Some jackass on Twitter last week made a jab at me about living in the city — “Great place to raise a family,” he sneered. I still think it is — it’s a diverse, affordable place where as a single mom I can make a comfortable life for my son and me. But things like Sanchez-Gonzalez’s death make me less sure of that. Hell, it makes me less sure of everything. But don’t be smug and think we would really be any safer anywhere else. Nice kids get shot everywhere. The store where Sanchez-Gonzalez’s life was stolen from him is in a “nice” neighborhood, but it’s still a place where none of the store’s iPhones were on display ― probably because somebody had stolen them before.
None of us are safe anywhere.
The alleged killer, a teenager, was arrested on Thursday, another life lost. More senselessness. Even though Sanchez-Gonzalez was kind and a talented salesman, it wouldn’t have mattered if he was a jerk who threw a phone box at us when we didn’t buy anything. People don’t have to be kind or good athletes or headed to Harvard for their deaths to be tragic. We should mourn each and every life that is lost to the violence this country and its leaders have decided is just part of living here. We get text messaged condolences of thoughts and prayers. They don’t mean anything.

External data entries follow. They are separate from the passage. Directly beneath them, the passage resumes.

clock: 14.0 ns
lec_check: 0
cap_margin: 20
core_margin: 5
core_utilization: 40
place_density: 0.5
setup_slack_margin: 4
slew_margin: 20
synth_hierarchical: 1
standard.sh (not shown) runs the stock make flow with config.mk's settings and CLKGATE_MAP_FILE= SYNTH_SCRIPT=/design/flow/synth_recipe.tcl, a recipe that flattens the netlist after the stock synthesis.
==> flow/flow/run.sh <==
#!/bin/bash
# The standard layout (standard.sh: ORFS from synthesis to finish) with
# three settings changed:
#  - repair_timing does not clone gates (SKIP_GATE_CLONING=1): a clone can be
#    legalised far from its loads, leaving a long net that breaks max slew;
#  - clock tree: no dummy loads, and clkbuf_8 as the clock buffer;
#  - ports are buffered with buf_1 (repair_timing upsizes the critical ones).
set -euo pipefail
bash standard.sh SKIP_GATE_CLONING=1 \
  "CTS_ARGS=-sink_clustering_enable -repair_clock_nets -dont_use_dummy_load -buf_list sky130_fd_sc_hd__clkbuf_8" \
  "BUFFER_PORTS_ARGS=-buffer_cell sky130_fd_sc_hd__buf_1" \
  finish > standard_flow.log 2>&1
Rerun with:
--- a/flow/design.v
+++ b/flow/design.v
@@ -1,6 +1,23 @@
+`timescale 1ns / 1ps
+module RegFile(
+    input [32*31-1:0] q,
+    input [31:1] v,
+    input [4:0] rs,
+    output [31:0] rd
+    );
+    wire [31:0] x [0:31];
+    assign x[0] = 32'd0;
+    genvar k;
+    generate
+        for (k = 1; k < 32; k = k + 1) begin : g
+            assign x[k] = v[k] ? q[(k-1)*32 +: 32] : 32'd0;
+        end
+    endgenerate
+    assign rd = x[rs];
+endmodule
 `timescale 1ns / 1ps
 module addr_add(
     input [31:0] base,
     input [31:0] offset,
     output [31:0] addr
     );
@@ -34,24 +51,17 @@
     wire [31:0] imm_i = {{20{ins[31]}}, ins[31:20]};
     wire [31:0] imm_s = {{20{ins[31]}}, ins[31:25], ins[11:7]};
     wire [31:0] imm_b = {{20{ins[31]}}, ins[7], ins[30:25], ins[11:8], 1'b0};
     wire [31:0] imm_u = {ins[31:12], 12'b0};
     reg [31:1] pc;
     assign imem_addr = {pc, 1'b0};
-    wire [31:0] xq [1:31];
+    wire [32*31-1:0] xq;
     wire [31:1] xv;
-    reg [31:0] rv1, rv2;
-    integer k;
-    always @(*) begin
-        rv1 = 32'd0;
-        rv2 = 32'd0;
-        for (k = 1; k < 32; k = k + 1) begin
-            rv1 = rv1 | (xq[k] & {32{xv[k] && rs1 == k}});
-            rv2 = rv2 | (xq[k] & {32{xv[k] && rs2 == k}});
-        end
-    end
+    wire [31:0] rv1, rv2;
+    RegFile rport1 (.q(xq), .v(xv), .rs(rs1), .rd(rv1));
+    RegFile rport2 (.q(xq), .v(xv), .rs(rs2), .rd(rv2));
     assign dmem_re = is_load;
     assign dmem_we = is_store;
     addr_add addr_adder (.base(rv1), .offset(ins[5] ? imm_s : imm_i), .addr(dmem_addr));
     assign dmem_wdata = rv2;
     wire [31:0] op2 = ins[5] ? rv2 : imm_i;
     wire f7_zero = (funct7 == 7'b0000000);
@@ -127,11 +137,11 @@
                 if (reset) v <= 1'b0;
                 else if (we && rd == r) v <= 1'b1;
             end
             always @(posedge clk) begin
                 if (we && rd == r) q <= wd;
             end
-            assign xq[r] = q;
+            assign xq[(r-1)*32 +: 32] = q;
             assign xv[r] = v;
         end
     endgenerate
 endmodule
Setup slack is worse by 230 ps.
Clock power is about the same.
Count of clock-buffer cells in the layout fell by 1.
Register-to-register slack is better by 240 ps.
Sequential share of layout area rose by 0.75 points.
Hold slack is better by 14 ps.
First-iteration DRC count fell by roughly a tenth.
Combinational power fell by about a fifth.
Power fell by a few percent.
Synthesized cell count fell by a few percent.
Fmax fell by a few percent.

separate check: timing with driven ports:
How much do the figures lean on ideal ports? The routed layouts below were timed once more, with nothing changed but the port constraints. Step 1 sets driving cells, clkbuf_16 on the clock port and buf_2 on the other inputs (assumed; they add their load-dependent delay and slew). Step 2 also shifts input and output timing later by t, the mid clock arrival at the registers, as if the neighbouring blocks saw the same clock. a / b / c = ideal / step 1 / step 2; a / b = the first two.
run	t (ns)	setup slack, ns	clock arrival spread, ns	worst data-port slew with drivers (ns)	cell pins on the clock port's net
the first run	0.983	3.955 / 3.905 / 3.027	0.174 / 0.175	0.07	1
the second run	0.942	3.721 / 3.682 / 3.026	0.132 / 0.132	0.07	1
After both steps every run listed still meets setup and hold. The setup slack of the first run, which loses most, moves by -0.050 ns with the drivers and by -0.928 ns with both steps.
From an optimization exercise on the open Yosys and OpenROAD flow, aimed at small area; shortcuts taken in it are not production practice. Function was checked by simulation only, so behaviour that the tests miss may differ from the original.

Setup of the previous run:
==> flow/design.v <==
`timescale 1ns / 1ps
module ram_oai22(input a1, input a2, input b1, input b2, output y);
  assign y = ~((a1 | a2) & (b1 | b2));
endmodule
module ram_aoi222(input a1, input b1, input a2, input b2, input a3, input b3,
                  output y);
  assign y = ~((a1 & b1) | (a2 & b2) | (a3 & b3));
endmodule
module ram_nand4(input a, input b, input c, input d, output y);
  assign y = ~(a & b & c & d);
endmodule
module ram_nand2(input a, input b, output y);
  assign y = ~(a & b);
endmodule
module ram_nand3(input a, input b, input c, output y);
  assign y = ~(a & b & c);
endmodule
module ram_nor2(input a, input b, output y);
  assign y = ~(a | b);
endmodule
module ram_aoi21(input a1, input a2, input b1, output y);
  assign y = ~((a1 & a2) | b1);
endmodule
module ram_mux2i(input a0, input a1, input s, output y);
  assign y = ~(s ? a1 : a0);
endmodule
module ram(
    input clk,
    input we,
    input rst,
    input [5:0] addr,
    input [7:0] din,
    output [7:0] dout
    );
  reg          p;          
  reg  [511:0] s;          
  reg  [7:0]   temp;       
  wire [7:0] hi = 8'd1 << addr[5:3];
  wire [7:0] lo = 8'd1 << addr[2:0];
  wire [7:0] whi = hi & {8{we}};
  wire       rstn = ~rst;
  wire [63:0] rs;          
  wire [63:0] nw;          
  wire [63:0] wr;          
  genvar w, b;
  generate
    for (w = 0; w < 64; w = w + 1) begin : g_dec
      assign rs[w] = hi[w/8] & lo[w%8];
      ram_nand2 u_nw (.a(whi[w/8]), .b(lo[w%8]), .y(nw[w]));
      ram_nand2 u_wr (.a(nw[w]), .b(rstn), .y(wr[w]));
    end
  endgenerate
  wire [7:0] xn = ~(din ^ {8{p}});
  wire [31:0] x;
  generate
    for (b = 0; b < 32; b = b + 1) begin : g_x
      ram_nand2 u_x (.a(xn[b%8]), .b(rstn), .y(x[b]));
    end
  endgenerate
  wire [511:0] s_next;
  generate
    for (w = 0; w < 64; w = w + 1) begin : g_w
      for (b = 0; b < 8; b = b + 1) begin : g_b
        ram_oai22 u_nx (.a1(s[8*w+b]), .a2(wr[w]), .b1(nw[w]), .b2(x[8*(w/16)+b]),
                        .y(s_next[8*w+b]));
      end
    end
  endgenerate
  wire [7:0] rd;
  generate
    for (b = 0; b < 8; b = b + 1) begin : g_rd
      wire [21:0] t;
      wire [5:0]  u;
      wire [2:0]  n;
      for (w = 0; w < 21; w = w + 1) begin : g_t
        ram_aoi222 u_rd (.a1(rs[3*w]),   .b1(s[8*(3*w)+b]),
                         .a2(rs[3*w+1]), .b2(s[8*(3*w+1)+b]),
                         .a3(rs[3*w+2]), .b3(s[8*(3*w+2)+b]),
                         .y(t[w]));
      end
      assign t[21] = ~(rs[63] & s[8*63+b]);
      for (w = 0; w < 5; w = w + 1) begin : g_u
        ram_nand4 u_u (.a(t[4*w]), .b(t[4*w+1]), .c(t[4*w+2]), .d(t[4*w+3]),
                       .y(u[w]));
      end
      ram_nand2 u_u5 (.a(t[20]), .b(t[21]), .y(u[5]));
      for (w = 0; w < 3; w = w + 1) begin : g_n
        ram_nor2 u_n (.a(u[2*w]), .b(u[2*w+1]), .y(n[w]));
      end
      ram_nand3 u_rd (.a(n[0]), .b(n[1]), .c(n[2]), .y(rd[b]));
    end
  endgenerate
  wire hold = we & ~rst;
  wire rd_p  = ~we & ~rst & p;      
  wire rd_np = ~we & ~rst & ~p;     
  wire [7:0] temp_n;
  generate
    for (b = 0; b < 8; b = b + 1) begin : g_o
      wire c1, c0;                  
      ram_aoi21 u_c1 (.a1(hold), .a2(temp[b]), .b1(rd_np), .y(c1));
      ram_aoi21 u_c0 (.a1(hold), .a2(temp[b]), .b1(rd_p),  .y(c0));
      ram_mux2i u_m  (.a0(c0), .a1(c1), .s(rd[b]), .y(temp_n[b]));
    end
  endgenerate
  always @(posedge clk) begin
    p <= ~(rst | p);
    s <= s_next;
    temp <= temp_n;
  end
  assign dout = temp;
endmodule
Settings: LEC_CHECK=0, CAP_MARGIN=20, CORE_MARGIN=2, CORE_UTILIZATION=65, GPL_TIMING_DRIVEN=0, PLACE_DENSITY=0.75, SETUP_SLACK_MARGIN=0.3, SLEW_MARGIN=20, SYNTH_HIERARCHICAL=1; clock period 3.0 ns.
standard.sh (not shown) runs the stock make flow with config.mk's settings and CLKGATE_MAP_FILE= SYNTH_SCRIPT=/design/flow/synth_recipe.tcl, a recipe that flattens the netlist after the stock synthesis.
==> flow/flow/run.sh <==
#!/bin/bash
# Standard ORFS flow (the standard.sh, standard synthesis unchanged) with:
#  - port buffers of the smallest plain buffer instead of a delay cell,
#  - a clock tree of clkbuf_8 cells on small sink clusters, without dummy
#    balancing loads,
# make's output goes to flow_make.log; each step's tool log is under orfs/logs.
set -euo pipefail
B=sky130_fd_sc_hd
bash standard.sh finish \
  "BUFFER_PORTS_ARGS=-buffer_cell ${B}__buf_1" \
  "CTS_ARGS=-sink_clustering_enable -repair_clock_nets -buf_list ${B}__clkbuf_8 -root_buf ${B}__clkbuf_8 -sink_clustering_size 18 -sink_clustering_max_diameter 50 -sink_buffer_max_cap_derate 1.0 -dont_use_dummy_load" \
  > flow_make.log 2>&1
Changes in the current run relative to the previous run:
# the previous run
export LEC_CHECK = 0
export CAP_MARGIN = 20
export CORE_MARGIN = 2
export CORE_UTILIZATION = 65
export GPL_TIMING_DRIVEN = 0
export PLACE_DENSITY = 0.75
export SETUP_SLACK_MARGIN = 0.3
export SLEW_MARGIN = 20
export SYNTH_HIERARCHICAL = 1
create_clock -name core_clock -period 3.0 [get_ports {clk}]
# the current run
export LEC_CHECK = 0
export CAP_MARGIN = 0
export CORE_MARGIN = 2
export CORE_UTILIZATION = 65
export GPL_TIMING_DRIVEN = 0
export PLACE_DENSITY = 0.75
export SETUP_SLACK_MARGIN = 0.3
export SLEW_MARGIN = 0
export SYNTH_HIERARCHICAL = 1
create_clock -name core_clock -period 3.0 [get_ports {clk}]
--- a/flow/flow/run.sh
+++ b/flow/flow/run.sh
@@ -5,0 +6 @@
+#  - downsizing of gates off the critical paths after global routing.
@@ -11,0 +13 @@
+  RECOVER_POWER=100 \
### Flow results
Status: final HPWL from detailed placement parity (the current run, the previous run)
The current run vs the previous run: maximum net fanout on the critical path up in the current run
Against the previous run, the current run comes in 5.7 points higher on post-route clock period utilization.
Looking at destination of the critical timing path, the temp[5] result is from the previous run; the temp[7] one comes from the current run.
[compare] base=the previous run new=the current run: total negative slack level; source-to-sink clock delay at the later pin of the worst-skew pair higher.
Sort the previous run and the current run by wire length on met1, descending, and the current run comes first.

## separate check: timing with driven ports
No port has a modelled driver above. Below, the same layouts with a new extraction and two added sets of constraints.
Step 1, drivers: a clkbuf_16 drives clk and a buf_2 each remaining input, both assumed.
Step 2 adds t to the input delays and takes it off the output delays; t is the mean of the earliest and latest rising clock arrival at the registers after step 1. Input paths then give back, and output paths get back, about the clock's delay inside the block.
Three values: no drivers, after step 1, after step 2; two values: the first two.
run	t (ns)	setup WS [ns]	hold slack, ns
the previous run	0.603	0.270 / 0.287 / -0.316	0.407 / 0.379 / 0.446
the current run	0.609	0.099 / 0.125 / -0.484	0.419 / 0.390 / 0.445
With both steps, setup timing fails in the previous run and the current run, where it was met with ideal ports. For the previous run, which loses most, drivers alone change the setup slack by +0.017 ns; drivers and shift together by -0.586 ns.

We should be angry. Aren’t you angry? Aren’t you tired of this by now?
I am tired. I am terrified. I am exhausted by the numbing grief of living, of looking over my shoulder in public, of watching my son play sports and gauging whether I could get to him if I heard gunshots. There is nowhere I can move that I will not have this fear. As I was writing this column, a friend in Atlanta hit our group text to say the city was on lockdown because some guy shot up a medical office.
I don’t know how to do this, how to not scream and cry and be sad all the time. But I have to, because I can’t stay in the house with my child forever. I can’t give into this terror. Still, every time I drive past that T-Mobile store, where somebody’s child was killed for nothing, I will have to fight that panic.
I should not have to. But it doesn’t seem there’s anything else to do.